Uranium is commonly alloyed with transition metals such as Nb, Zr, and Mo to improve mechanical properties and corrosion resistance. Among them, U-Nb alloys possess a well-rounded combination of mechanical properties. The unique properties of U-Nb alloys are closely related to their metastable monoclinic phase structure and twin boundary (TB) mediated deformation mechanism. Recent low-temperature U-Nb aging experiments have revealed that significant changes in strength and ductility are induced by the perturbation of solute atoms and TB microstructure at extremely fine scales (<3 nm).
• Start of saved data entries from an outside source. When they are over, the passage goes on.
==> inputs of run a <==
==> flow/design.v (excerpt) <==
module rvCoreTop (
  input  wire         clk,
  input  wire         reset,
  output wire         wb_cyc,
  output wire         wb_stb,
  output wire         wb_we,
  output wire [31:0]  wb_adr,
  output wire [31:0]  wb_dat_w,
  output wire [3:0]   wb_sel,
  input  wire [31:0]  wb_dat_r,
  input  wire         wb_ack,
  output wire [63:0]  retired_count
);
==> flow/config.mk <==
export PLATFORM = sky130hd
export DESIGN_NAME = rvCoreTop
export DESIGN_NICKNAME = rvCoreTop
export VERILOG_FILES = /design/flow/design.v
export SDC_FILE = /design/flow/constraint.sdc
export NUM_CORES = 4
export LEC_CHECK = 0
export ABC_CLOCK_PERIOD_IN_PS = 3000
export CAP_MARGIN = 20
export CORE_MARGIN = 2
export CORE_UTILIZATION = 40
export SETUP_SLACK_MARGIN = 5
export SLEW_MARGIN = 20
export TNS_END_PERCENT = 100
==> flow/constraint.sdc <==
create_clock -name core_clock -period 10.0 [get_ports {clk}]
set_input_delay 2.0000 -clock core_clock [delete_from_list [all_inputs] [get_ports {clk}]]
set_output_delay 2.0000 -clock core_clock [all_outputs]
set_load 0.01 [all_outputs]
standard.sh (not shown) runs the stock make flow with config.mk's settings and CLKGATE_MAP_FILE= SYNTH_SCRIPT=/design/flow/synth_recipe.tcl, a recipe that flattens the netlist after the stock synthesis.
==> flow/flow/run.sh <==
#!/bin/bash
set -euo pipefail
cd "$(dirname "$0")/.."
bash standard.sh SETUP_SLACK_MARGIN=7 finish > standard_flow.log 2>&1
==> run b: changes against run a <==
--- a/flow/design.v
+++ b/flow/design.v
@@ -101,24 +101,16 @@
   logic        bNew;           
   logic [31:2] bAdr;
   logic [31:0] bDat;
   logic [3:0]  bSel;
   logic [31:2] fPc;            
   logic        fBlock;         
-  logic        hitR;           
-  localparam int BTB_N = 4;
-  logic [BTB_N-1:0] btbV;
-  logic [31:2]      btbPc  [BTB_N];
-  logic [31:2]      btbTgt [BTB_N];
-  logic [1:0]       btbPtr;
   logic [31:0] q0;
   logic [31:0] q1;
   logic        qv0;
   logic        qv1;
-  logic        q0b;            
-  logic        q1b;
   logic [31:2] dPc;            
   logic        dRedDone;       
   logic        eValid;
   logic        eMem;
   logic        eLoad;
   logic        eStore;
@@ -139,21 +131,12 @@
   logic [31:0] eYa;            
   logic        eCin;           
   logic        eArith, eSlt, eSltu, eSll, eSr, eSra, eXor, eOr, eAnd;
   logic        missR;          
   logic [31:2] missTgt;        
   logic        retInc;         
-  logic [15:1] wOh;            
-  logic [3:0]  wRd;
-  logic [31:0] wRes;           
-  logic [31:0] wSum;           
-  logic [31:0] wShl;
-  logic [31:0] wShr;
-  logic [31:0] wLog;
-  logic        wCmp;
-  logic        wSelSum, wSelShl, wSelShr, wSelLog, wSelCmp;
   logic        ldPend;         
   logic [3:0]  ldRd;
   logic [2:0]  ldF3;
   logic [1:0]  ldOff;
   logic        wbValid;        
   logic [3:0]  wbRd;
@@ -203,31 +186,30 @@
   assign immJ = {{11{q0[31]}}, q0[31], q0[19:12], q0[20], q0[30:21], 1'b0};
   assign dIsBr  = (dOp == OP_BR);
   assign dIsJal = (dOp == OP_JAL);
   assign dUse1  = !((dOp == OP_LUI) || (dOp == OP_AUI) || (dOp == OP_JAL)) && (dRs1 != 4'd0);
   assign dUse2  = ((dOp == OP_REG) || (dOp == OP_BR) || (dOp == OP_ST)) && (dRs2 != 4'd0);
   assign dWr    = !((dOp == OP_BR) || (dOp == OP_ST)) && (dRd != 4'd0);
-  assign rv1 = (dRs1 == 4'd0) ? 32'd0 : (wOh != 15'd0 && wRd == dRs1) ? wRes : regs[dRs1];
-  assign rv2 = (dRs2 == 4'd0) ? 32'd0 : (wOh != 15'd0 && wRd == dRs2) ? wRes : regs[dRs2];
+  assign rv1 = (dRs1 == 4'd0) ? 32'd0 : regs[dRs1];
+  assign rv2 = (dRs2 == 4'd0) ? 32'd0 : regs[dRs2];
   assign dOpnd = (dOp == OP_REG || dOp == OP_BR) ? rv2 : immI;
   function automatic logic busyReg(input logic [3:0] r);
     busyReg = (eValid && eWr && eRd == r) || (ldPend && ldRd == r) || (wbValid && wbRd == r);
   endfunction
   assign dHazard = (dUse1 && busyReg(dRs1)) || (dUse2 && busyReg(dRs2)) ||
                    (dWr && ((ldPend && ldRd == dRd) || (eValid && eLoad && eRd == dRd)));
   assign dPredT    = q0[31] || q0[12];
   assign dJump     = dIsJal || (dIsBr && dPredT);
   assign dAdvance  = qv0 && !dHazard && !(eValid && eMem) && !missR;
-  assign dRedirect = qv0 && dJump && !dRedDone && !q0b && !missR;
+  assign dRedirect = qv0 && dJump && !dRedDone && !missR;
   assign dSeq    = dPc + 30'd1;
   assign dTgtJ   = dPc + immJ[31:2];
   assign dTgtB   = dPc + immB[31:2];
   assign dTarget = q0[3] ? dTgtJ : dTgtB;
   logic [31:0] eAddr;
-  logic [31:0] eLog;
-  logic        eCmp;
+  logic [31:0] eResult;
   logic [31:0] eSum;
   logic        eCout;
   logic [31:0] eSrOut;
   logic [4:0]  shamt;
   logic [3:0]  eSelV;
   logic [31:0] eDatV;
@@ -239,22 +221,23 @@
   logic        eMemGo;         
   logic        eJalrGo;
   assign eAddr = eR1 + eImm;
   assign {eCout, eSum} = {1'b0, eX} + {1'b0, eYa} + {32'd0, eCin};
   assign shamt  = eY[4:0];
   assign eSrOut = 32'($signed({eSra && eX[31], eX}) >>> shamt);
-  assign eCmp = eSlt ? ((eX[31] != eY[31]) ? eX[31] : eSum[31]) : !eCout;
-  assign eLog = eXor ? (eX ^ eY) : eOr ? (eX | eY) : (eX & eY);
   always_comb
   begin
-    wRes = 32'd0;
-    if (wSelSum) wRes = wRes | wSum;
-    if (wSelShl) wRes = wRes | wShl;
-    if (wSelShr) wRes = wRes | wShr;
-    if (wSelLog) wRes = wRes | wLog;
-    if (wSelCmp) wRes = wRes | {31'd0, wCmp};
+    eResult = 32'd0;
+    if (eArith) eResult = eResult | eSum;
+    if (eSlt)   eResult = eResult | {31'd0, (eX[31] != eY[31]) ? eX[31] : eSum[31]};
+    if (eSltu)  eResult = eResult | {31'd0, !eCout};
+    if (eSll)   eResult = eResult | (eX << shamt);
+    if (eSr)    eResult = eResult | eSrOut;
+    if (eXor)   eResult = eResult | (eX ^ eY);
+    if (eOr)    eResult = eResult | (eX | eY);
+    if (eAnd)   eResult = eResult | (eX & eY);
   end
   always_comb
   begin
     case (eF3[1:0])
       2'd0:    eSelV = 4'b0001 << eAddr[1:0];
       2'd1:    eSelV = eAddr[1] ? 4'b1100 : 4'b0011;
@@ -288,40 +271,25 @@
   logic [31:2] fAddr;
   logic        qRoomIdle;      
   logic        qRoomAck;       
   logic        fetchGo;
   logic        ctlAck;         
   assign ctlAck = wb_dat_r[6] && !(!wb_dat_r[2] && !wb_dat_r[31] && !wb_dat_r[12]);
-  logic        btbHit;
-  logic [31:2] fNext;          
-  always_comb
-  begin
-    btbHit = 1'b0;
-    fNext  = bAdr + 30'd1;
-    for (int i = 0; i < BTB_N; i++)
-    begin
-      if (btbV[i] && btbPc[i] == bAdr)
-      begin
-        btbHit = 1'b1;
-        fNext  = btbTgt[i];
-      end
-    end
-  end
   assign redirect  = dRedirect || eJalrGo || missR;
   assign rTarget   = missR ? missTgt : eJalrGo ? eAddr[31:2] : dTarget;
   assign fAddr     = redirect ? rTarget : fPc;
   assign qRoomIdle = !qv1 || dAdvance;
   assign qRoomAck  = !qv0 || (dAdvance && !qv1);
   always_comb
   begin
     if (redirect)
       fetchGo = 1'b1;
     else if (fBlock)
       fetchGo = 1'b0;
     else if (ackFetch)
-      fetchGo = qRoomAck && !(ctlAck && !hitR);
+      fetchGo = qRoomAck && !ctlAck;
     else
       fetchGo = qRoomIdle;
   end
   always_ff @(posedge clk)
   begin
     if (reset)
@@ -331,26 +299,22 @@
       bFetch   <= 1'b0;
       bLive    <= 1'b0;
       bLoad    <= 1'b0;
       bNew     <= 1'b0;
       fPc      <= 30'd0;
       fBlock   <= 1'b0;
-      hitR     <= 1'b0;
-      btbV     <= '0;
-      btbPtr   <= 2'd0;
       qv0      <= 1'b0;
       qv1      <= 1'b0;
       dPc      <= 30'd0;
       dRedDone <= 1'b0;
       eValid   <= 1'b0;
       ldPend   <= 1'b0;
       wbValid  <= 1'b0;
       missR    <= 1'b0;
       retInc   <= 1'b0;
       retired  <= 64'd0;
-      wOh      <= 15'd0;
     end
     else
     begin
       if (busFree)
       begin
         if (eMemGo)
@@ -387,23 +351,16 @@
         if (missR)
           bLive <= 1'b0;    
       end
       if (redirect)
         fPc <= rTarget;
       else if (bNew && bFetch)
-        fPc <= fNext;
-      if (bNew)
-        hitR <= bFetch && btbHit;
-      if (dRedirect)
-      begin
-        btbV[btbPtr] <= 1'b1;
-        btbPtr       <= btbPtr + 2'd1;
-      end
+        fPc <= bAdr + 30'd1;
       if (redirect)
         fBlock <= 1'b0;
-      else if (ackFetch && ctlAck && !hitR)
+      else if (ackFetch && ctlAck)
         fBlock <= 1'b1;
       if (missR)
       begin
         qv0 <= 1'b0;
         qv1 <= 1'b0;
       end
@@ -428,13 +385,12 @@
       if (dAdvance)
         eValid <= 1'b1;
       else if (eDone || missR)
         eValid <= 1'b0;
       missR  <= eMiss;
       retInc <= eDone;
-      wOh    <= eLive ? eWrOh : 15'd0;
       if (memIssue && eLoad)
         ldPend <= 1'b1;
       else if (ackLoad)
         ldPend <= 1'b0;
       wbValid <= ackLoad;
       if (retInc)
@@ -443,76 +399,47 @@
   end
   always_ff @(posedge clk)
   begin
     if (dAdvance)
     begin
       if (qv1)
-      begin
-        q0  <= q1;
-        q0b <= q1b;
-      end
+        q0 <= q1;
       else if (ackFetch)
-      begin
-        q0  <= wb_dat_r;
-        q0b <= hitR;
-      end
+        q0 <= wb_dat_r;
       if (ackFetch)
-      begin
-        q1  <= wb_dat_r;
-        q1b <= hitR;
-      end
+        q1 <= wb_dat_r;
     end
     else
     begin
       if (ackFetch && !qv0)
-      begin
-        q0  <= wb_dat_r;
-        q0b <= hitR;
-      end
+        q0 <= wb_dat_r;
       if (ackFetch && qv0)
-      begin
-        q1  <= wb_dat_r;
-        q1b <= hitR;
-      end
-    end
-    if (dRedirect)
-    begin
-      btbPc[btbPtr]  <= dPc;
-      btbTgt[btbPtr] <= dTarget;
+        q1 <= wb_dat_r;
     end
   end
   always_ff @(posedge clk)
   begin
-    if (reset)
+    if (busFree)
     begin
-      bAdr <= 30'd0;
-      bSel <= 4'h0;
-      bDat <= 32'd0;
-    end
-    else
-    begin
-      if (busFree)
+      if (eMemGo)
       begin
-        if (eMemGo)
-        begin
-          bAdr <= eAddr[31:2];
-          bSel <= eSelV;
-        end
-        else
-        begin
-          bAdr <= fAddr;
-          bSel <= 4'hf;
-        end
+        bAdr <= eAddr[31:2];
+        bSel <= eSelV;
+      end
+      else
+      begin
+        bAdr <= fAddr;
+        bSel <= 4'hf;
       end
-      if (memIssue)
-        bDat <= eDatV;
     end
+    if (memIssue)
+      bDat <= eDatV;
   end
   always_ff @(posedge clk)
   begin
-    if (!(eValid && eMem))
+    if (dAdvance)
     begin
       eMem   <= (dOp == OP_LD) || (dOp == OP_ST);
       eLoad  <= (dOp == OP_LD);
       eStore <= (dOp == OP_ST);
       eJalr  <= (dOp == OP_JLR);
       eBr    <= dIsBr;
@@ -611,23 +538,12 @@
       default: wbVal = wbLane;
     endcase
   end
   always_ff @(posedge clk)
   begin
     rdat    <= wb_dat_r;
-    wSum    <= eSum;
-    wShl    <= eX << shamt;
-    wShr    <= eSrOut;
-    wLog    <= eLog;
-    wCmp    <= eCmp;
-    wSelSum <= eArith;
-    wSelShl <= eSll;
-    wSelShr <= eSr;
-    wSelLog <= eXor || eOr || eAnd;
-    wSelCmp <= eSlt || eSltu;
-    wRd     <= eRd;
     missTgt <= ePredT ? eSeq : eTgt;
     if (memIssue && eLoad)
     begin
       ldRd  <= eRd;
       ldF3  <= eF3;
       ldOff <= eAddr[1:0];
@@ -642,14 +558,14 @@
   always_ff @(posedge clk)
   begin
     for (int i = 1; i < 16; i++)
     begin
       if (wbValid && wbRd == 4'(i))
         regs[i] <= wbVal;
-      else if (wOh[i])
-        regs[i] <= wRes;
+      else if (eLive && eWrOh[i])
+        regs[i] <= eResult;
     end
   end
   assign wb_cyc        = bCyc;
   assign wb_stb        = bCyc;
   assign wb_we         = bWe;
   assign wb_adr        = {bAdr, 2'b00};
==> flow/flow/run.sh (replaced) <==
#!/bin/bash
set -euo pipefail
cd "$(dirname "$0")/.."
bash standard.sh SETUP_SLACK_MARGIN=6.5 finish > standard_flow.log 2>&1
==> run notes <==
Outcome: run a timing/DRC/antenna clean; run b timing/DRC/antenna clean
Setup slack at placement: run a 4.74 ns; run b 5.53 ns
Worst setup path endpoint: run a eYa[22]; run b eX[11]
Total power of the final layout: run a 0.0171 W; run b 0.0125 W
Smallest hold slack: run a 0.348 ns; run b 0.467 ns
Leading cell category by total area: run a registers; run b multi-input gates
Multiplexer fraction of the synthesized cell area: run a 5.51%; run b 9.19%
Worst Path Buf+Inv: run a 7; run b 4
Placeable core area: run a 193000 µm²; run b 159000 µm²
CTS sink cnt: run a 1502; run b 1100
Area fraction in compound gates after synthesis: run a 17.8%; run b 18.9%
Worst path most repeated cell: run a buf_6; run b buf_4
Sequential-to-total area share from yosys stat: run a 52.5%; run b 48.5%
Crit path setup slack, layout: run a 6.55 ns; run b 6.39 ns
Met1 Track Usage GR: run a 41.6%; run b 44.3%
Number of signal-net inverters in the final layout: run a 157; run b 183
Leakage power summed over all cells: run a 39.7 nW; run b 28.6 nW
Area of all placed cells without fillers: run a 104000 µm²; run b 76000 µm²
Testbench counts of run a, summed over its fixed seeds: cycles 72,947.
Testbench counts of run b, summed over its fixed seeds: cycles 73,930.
From an optimization exercise on the open Yosys and OpenROAD flow, aimed at small area, a short achievable clock period and few clock cycles; shortcuts taken in it are not production practice.
In this exercise RTL edits were held to simulation tests only and were not proved equivalent to the original.

oak:
==> flow/design.v <==
package sisr_pkg;
  localparam int unsigned DEF_MAX_RECORDS = 64;
  typedef struct packed {
    logic signed [31:0] key;
    logic signed [31:0] score;
  } rec_t;
  typedef struct packed {
    logic we;
    logic re;
  } mem_ctl_t;
  typedef enum logic [1:0] {
    ST_IDLE,
    ST_INSERT,
    ST_EMIT
  } state_e;
endpackage
module sisr_mem #(
  parameter int unsigned DEPTH = 64,
  parameter int unsigned AW    = 6
) (
  input  logic              clk_i,
  input  sisr_pkg::mem_ctl_t ctl_i,
  input  logic [AW-1:0]     waddr_i,
  input  sisr_pkg::rec_t    wdata_i,
  input  logic [AW-1:0]     raddr_i,
  output sisr_pkg::rec_t    rdata_o
);
  logic [63:0] mem_q [0:DEPTH-1];
  logic [63:0] rdata_q;
  always_ff @(posedge clk_i) begin
    if (ctl_i.we) begin
      mem_q[waddr_i] <= wdata_i;
    end
  end
  always_ff @(posedge clk_i) begin
    if (ctl_i.re) begin
      rdata_q <= mem_q[raddr_i];
    end
  end
  assign rdata_o = rdata_q;
endmodule
module sisr_ctrl #(
  parameter int unsigned MAX_RECORDS = 64,
  parameter int unsigned AW          = 6,
  parameter int unsigned CW          = 7
) (
  input  logic               clk_i,
  input  logic               rst_ni,
  input  logic               in_valid_i,
  output logic               in_ready_o,
  input  sisr_pkg::rec_t     in_rec_i,
  input  logic               last_i,
  output logic               out_valid_o,
  input  logic               out_ready_i,
  output logic               out_last_o,
  output logic               overflow_o,
  output sisr_pkg::mem_ctl_t mem_ctl_o,
  output logic [AW-1:0]      waddr_o,
  output sisr_pkg::rec_t     wdata_o,
  output logic [AW-1:0]      raddr_o,
  input  sisr_pkg::rec_t     rdata_i
);
  sisr_pkg::state_e        state_q, state_d;
  logic [CW-1:0] fill_q, fill_d;
  logic          drop_q, drop_d;
  logic [AW-1:0] pos_q, pos_d;
  sisr_pkg::rec_t          new_q, new_d;
  logic          last_q, last_d;
  logic [CW-1:0] idx_q, idx_d;
  logic          ovalid_q, ovalid_d;
  logic          olast_q, olast_d;
  logic          ovf_q, ovf_d;
  logic          accept;
  logic          full;
  logic          shift;
  logic          emit_rd;
  logic          emit_end;
  logic [CW-1:0] fill_m1;
  logic [CW-1:0] idx_p1;
  assign in_ready_o = (state_q == sisr_pkg::ST_IDLE) && (!ovalid_q || out_ready_i);
  assign accept     = in_valid_i && in_ready_o;
  assign full       = (fill_q == CW'(MAX_RECORDS));
  assign fill_m1    = fill_q - CW'(1);
  assign idx_p1     = idx_q + CW'(1);
  assign shift      = (pos_q != '0) && (rdata_i.score > new_q.score);
  assign emit_rd    = (state_q == sisr_pkg::ST_EMIT) && (!ovalid_q || out_ready_i);
  assign emit_end   = emit_rd && (idx_p1 == fill_q);
  always_comb begin
    state_d = state_q;
    case (state_q)
      sisr_pkg::ST_IDLE: begin
        if (accept) begin
          if (full || fill_q == '0) begin
            state_d = last_i ? sisr_pkg::ST_EMIT : sisr_pkg::ST_IDLE;
          end else begin
            state_d = sisr_pkg::ST_INSERT;
          end
        end
      end
      sisr_pkg::ST_INSERT: begin
        if (!shift) begin
          state_d = last_q ? sisr_pkg::ST_EMIT : sisr_pkg::ST_IDLE;
        end
      end
      sisr_pkg::ST_EMIT: begin
        if (emit_end) begin
          state_d = sisr_pkg::ST_IDLE;
        end
      end
      default: state_d = sisr_pkg::ST_IDLE;
    endcase
  end
  always_comb begin
    fill_d    = fill_q;
    drop_d    = drop_q;
    pos_d     = pos_q;
    new_d     = new_q;
    last_d    = last_q;
    idx_d     = idx_q;
    olast_d   = olast_q;
    ovf_d     = ovf_q;
    mem_ctl_o = '0;
    waddr_o   = pos_q;
    wdata_o   = new_q;
    raddr_o   = pos_q - AW'(2);
    if (ovalid_q && out_ready_i) begin
      ovalid_d = 1'b0;
    end else begin
      ovalid_d = ovalid_q;
    end
    case (state_q)
      sisr_pkg::ST_IDLE: begin
        idx_d = '0;
        if (accept) begin
          new_d  = in_rec_i;
          last_d = last_i;
          if (full) begin
            drop_d = 1'b1;
          end else if (fill_q == '0) begin
            mem_ctl_o.we = 1'b1;
            waddr_o      = '0;
            wdata_o      = in_rec_i;
            fill_d       = CW'(1);
          end else begin
            mem_ctl_o.re = 1'b1;
            raddr_o      = fill_m1[AW-1:0];
            pos_d        = fill_q[AW-1:0];
          end
        end
      end
      sisr_pkg::ST_INSERT: begin
        mem_ctl_o.we = 1'b1;
        if (shift) begin
          wdata_o      = rdata_i;
          pos_d        = pos_q - AW'(1);
          mem_ctl_o.re = (pos_q > AW'(1));
        end else begin
          fill_d = fill_q + CW'(1);
        end
      end
      sisr_pkg::ST_EMIT: begin
        if (emit_rd) begin
          mem_ctl_o.re = 1'b1;
          raddr_o      = idx_q[AW-1:0];
          idx_d        = idx_p1;
          olast_d      = (idx_p1 == fill_q);
          ovf_d        = drop_q;
          ovalid_d     = 1'b1;
        end
        if (emit_end) begin
          fill_d = '0;
          drop_d = 1'b0;
        end
      end
      default: begin
      end
    endcase
  end
  always_ff @(posedge clk_i or negedge rst_ni) begin
    if (!rst_ni) begin
      state_q  <= sisr_pkg::ST_IDLE;
      fill_q   <= '0;
      drop_q   <= 1'b0;
      idx_q    <= '0;
      ovalid_q <= 1'b0;
    end else begin
      state_q  <= state_d;
      fill_q   <= fill_d;
      drop_q   <= drop_d;
      idx_q    <= idx_d;
      ovalid_q <= ovalid_d;
    end
  end
  always_ff @(posedge clk_i) begin
    pos_q   <= pos_d;
    new_q   <= new_d;
    last_q  <= last_d;
    olast_q <= olast_d;
    ovf_q   <= ovf_d;
  end
  assign out_valid_o = ovalid_q;
  assign out_last_o  = olast_q;
  assign overflow_o  = ovf_q;
endmodule
module stable_insertion_sort_records #(
  parameter int unsigned MAX_RECORDS = sisr_pkg::DEF_MAX_RECORDS
) (
  input  logic               clk_i,
  input  logic               rst_ni,
  input  logic               in_valid_i,
  output logic               in_ready_o,
  input  logic signed [31:0] rec_key_i,
  input  logic signed [31:0] score_i,
  input  logic               last_i,
  output logic               out_valid_o,
  input  logic               out_ready_i,
  output logic signed [31:0] out_key_o,
  output logic signed [31:0] out_score_o,
  output logic               out_last_o,
  output logic               overflow_o
);
  localparam int unsigned AW = (MAX_RECORDS > 1) ? $clog2(MAX_RECORDS) : 1;
  localparam int unsigned CW = $clog2(MAX_RECORDS + 1);
  sisr_pkg::rec_t          in_rec;
  sisr_pkg::rec_t          wdata;
  sisr_pkg::rec_t          rdata;
  sisr_pkg::mem_ctl_t      mem_ctl;
  logic [AW-1:0] waddr;
  logic [AW-1:0] raddr;
  assign in_rec.key   = rec_key_i;
  assign in_rec.score = score_i;
  sisr_ctrl #(
    .MAX_RECORDS(MAX_RECORDS),
    .AW         (AW),
    .CW         (CW)
  ) u_ctrl (
    .clk_i      (clk_i),
    .rst_ni     (rst_ni),
    .in_valid_i (in_valid_i),
    .in_ready_o (in_ready_o),
    .in_rec_i   (in_rec),
    .last_i     (last_i),
    .out_valid_o(out_valid_o),
    .out_ready_i(out_ready_i),
    .out_last_o (out_last_o),
    .overflow_o (overflow_o),
    .mem_ctl_o  (mem_ctl),
    .waddr_o    (waddr),
    .wdata_o    (wdata),
    .raddr_o    (raddr),
    .rdata_i    (rdata)
  );
  sisr_mem #(
    .DEPTH(MAX_RECORDS),
    .AW   (AW)
  ) u_mem (
    .clk_i  (clk_i),
    .ctl_i  (mem_ctl),
    .waddr_i(waddr),
    .wdata_i(wdata),
    .raddr_i(raddr),
    .rdata_o(rdata)
  );
  assign out_key_o   = rdata.key;
  assign out_score_o = rdata.score;
endmodule
==> flow/config.mk <==
export PLATFORM = sky130hd
export DESIGN_NAME = stable_insertion_sort_records
export DESIGN_NICKNAME = stable_insertion_sort_records
export VERILOG_FILES = /design/flow/design.v
export SDC_FILE = /design/flow/constraint.sdc
export NUM_CORES = 4
export LEC_CHECK = 0
export CAP_MARGIN = 20
export CORE_MARGIN = 2
export CORE_UTILIZATION = 30
export PLACE_DENSITY = 0.5
export SLEW_MARGIN = 20
==> flow/constraint.sdc <==
create_clock -name core_clock -period 8.0 [get_ports {clk_i}]
set_input_delay 1.6000 -clock core_clock [delete_from_list [all_inputs] [get_ports {clk_i}]]
set_output_delay 1.6000 -clock core_clock [all_outputs]
set_load 0.01 [all_outputs]
run.sh (not shown) runs the stock make flow with config.mk's settings and CLKGATE_MAP_FILE= SYNTH_SCRIPT=/design/flow/synth_recipe.tcl, a recipe that flattens the netlist after the stock synthesis.
oak: full flow OK, the timing, design-rule and antenna checks passed
Testbench counts of oak, summed over its fixed seeds: cycles 125,269.
### oak -> pine
- putting SETUP_SLACK_MARGIN at 2.5 where nothing was set
- putting TNS_END_PERCENT at 5 where nothing was set
==> comparison <==
Sum of net half-perimeters after detailed placement: pine lower than oak
pine has number of cells on the critical path below what oak had.
pine vs. oak: first-iteration DRC count has increased, wire length has decreased.
Slowest stage cell on the critical path = nor2_4: pine; slowest stage cell on the critical path = a21oi_4: oak

## static timing again, ports no longer ideal
The flow's constraints put no driver on any port. The routed layouts listed below were extracted and timed again, unchanged, in two steps. Step 1 (the two cells are an assumption about what drives the block):
set clk [get_ports {clk_i}]
set_driving_cell -lib_cell sky130_fd_sc_hd__clkbuf_16 $clk
set_driving_cell -lib_cell sky130_fd_sc_hd__buf_2 [delete_from_list [all_inputs] $clk]
Step 2, shift: input delay + t, output delay - t, t = (earliest + latest rising clock arrival at the registers) / 2. This alone moves slack from input paths to output paths. Three values: no drivers, after step 1, after step 2; two values: the first two.
run	t, ns	slack for setup (ns)	hold WS [ns]
oak	1.122	1.491 / 1.491 / 0.959	0.483 / 0.483 / 0.483
pine	1.111	2.395 / 2.411 / 1.300	0.492 / 0.492 / 0.492
After both steps setup and hold are still met in every run listed. For pine, which loses most, drivers alone change the setup slack by +0.016 ns; drivers and shift together by -1.095 ns.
These phenomena pose challenges for conventional experimental characterization methods, limiting a fundamental understanding of the correlation between atomic-scale microstructural evolution and the degradation of mechanical behavior in U-Nb alloys. This study employed first-principles density functional theory (DFT) calculations to systematically investigate the effects of Nb doping and crystal symmetry on structural stability and mechanical properties of U-Nb {130} TBs, including surface energy, twin boundary energy, segregation energy, strengthening/embrittling energy, maximum tensile strength, and elongation. The results show that the monoclinic α’’-U {130} twin structures exhibit enhanced structural stability along with a higher propensity of twin formation compared with the orthorhombic α-U {130} twin structures. Furthermore, the α’’-U {130} twin structures demonstrate a stronger tendency for atomic segregation that promotes TB strengthening, resulting in superior tensile strength and ductility. This study provides atomic-scale theoretical evidence to elucidate the intrinsic mechanism underlying twinning-modulated mechanical behavior in U-Nb alloys.